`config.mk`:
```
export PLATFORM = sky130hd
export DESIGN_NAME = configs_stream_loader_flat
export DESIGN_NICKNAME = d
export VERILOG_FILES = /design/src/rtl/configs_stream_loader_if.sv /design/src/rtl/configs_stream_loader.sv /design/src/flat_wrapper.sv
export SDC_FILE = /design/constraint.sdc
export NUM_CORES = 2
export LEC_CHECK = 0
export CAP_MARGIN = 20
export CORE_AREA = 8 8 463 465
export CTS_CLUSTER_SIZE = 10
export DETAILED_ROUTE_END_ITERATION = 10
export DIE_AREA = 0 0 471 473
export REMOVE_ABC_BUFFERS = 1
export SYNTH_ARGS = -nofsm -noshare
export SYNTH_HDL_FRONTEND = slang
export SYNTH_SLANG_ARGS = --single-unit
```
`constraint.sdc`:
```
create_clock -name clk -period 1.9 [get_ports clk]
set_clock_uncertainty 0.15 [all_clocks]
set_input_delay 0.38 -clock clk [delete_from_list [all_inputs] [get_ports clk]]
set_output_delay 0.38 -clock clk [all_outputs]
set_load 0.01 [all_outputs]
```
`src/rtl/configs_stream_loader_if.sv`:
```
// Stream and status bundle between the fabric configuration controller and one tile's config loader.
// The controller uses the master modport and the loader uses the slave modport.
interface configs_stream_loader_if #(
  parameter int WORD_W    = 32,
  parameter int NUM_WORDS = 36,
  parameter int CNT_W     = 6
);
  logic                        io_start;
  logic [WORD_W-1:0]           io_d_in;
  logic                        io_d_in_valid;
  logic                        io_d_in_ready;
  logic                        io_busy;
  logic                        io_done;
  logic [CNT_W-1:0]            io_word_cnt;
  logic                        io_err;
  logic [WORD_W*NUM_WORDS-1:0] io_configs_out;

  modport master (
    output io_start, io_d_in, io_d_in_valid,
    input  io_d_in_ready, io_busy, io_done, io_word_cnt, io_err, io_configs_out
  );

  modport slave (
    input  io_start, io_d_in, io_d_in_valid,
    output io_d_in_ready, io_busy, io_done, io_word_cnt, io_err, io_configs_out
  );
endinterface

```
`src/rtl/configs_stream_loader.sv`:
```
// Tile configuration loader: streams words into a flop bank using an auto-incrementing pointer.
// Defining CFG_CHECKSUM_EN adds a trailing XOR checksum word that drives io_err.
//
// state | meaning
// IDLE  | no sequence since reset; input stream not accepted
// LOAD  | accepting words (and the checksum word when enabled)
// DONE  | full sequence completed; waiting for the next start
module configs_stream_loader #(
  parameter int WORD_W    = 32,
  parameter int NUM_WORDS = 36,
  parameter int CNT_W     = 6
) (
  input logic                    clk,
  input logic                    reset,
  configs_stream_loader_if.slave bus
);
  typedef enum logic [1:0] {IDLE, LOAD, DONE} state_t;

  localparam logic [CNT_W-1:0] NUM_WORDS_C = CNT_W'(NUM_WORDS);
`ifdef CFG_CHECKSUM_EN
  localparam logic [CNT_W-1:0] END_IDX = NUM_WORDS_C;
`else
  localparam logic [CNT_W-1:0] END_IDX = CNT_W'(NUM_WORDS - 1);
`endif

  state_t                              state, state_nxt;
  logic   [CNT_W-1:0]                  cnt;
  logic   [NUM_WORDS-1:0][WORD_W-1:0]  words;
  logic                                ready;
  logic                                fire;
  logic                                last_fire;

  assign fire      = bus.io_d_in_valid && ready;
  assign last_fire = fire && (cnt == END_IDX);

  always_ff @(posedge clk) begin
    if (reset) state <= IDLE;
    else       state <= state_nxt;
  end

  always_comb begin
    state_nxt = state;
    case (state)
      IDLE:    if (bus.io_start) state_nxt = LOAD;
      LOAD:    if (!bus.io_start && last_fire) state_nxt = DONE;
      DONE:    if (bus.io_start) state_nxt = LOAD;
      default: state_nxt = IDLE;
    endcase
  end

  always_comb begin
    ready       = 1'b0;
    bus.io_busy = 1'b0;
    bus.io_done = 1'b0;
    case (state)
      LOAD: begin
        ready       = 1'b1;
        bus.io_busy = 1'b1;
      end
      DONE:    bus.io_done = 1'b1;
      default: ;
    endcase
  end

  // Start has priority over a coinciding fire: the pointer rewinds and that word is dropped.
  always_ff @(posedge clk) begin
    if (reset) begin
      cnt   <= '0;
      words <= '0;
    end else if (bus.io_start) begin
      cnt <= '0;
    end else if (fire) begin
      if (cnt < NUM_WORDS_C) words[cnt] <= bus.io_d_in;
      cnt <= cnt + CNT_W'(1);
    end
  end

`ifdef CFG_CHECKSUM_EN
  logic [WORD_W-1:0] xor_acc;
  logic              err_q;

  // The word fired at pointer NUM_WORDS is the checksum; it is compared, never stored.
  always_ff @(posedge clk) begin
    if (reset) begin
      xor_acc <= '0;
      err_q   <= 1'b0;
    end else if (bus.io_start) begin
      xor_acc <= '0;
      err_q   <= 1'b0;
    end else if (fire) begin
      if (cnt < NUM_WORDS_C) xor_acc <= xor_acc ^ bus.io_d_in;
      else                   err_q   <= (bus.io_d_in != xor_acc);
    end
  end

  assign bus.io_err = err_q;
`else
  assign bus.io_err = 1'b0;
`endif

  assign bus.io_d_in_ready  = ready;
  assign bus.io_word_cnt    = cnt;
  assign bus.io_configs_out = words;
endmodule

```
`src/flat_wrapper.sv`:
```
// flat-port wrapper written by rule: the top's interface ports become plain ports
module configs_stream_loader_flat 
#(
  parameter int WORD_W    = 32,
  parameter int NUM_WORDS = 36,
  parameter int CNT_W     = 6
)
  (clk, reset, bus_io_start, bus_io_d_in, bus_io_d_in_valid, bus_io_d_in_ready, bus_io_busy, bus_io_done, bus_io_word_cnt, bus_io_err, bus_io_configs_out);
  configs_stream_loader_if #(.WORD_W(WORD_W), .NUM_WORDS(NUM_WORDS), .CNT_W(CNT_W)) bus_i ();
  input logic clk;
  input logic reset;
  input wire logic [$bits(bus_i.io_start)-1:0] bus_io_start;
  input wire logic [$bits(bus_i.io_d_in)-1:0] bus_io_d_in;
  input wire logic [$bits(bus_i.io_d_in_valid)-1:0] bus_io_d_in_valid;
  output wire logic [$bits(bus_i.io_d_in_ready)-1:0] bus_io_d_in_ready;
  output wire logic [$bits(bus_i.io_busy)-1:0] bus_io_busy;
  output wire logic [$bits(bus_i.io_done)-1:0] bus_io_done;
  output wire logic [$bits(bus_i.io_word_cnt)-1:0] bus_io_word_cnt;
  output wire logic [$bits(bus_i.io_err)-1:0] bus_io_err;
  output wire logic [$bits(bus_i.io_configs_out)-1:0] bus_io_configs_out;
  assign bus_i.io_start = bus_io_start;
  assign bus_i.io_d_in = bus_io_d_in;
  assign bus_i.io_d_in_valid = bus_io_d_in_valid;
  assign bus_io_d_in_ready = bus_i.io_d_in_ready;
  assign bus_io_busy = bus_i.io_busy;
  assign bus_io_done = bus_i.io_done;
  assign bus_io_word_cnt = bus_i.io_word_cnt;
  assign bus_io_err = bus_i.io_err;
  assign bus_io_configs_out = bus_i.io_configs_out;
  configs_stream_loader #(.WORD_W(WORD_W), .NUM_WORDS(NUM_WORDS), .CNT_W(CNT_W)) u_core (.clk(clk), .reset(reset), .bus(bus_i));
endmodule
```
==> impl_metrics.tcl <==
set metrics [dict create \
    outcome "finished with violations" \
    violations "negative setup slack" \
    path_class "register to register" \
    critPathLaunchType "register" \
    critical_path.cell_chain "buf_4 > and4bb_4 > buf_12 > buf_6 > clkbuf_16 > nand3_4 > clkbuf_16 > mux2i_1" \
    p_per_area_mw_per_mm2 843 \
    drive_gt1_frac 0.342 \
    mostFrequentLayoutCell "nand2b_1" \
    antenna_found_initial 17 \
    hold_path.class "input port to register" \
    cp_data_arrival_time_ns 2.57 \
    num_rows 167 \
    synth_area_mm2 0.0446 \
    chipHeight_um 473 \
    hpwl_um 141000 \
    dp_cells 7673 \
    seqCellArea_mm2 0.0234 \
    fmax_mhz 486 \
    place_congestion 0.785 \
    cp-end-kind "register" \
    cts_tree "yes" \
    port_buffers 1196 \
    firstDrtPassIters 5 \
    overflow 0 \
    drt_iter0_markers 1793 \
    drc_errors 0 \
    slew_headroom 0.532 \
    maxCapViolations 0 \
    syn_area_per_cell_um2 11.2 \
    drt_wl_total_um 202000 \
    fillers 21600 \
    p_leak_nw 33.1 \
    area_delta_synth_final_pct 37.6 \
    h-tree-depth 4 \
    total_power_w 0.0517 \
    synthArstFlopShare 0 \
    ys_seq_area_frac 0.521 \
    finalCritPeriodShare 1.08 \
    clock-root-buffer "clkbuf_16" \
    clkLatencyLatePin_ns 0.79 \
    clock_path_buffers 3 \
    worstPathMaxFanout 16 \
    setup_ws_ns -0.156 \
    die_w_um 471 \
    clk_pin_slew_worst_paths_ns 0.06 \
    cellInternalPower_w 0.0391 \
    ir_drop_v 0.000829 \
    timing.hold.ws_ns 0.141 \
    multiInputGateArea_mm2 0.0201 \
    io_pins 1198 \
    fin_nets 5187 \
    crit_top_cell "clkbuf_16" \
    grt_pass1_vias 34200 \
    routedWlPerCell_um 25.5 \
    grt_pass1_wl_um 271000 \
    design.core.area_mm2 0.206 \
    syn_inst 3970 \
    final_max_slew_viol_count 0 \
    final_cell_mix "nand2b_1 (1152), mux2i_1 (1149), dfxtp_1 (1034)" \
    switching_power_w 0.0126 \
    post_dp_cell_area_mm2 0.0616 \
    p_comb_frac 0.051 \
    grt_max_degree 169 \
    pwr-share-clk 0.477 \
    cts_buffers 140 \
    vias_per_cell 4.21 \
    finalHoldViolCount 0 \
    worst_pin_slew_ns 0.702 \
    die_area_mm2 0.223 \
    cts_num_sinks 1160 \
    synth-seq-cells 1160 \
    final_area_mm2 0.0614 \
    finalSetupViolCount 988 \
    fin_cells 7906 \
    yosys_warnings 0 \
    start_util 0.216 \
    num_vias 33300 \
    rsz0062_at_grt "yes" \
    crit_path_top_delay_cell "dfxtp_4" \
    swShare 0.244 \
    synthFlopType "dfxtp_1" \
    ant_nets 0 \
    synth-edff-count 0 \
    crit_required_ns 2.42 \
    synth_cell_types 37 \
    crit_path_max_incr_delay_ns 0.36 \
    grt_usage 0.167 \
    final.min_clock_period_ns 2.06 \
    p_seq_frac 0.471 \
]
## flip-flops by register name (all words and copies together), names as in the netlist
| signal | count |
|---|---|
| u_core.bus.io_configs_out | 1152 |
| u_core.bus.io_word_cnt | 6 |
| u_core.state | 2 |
----------------
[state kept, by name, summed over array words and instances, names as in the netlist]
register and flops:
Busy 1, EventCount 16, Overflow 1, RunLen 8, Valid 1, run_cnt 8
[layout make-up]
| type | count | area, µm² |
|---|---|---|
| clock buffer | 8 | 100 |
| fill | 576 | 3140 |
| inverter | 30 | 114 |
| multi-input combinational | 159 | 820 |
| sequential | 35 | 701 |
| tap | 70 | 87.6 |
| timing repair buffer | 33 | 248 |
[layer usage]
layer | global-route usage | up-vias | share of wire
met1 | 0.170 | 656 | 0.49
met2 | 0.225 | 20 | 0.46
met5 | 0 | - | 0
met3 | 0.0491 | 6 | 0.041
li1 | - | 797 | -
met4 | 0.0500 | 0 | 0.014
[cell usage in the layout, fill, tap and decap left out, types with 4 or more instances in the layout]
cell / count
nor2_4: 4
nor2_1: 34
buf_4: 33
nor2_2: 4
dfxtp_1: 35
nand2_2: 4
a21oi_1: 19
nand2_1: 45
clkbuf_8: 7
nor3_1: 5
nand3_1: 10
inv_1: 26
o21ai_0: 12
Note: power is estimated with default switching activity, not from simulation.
----------------
* **Work request**:
In the material above, find the line containing "a21oi_1: 19" and the line containing "Note: power is", then write out exactly those two lines and every line between them, and nothing more.

* **Result**:
a21oi_1: 19
nand2_1: 45
clkbuf_8: 7
nor3_1: 5
nand3_1: 10
inv_1: 26
o21ai_0: 12
Note: power is estimated with default switching activity, not from simulation.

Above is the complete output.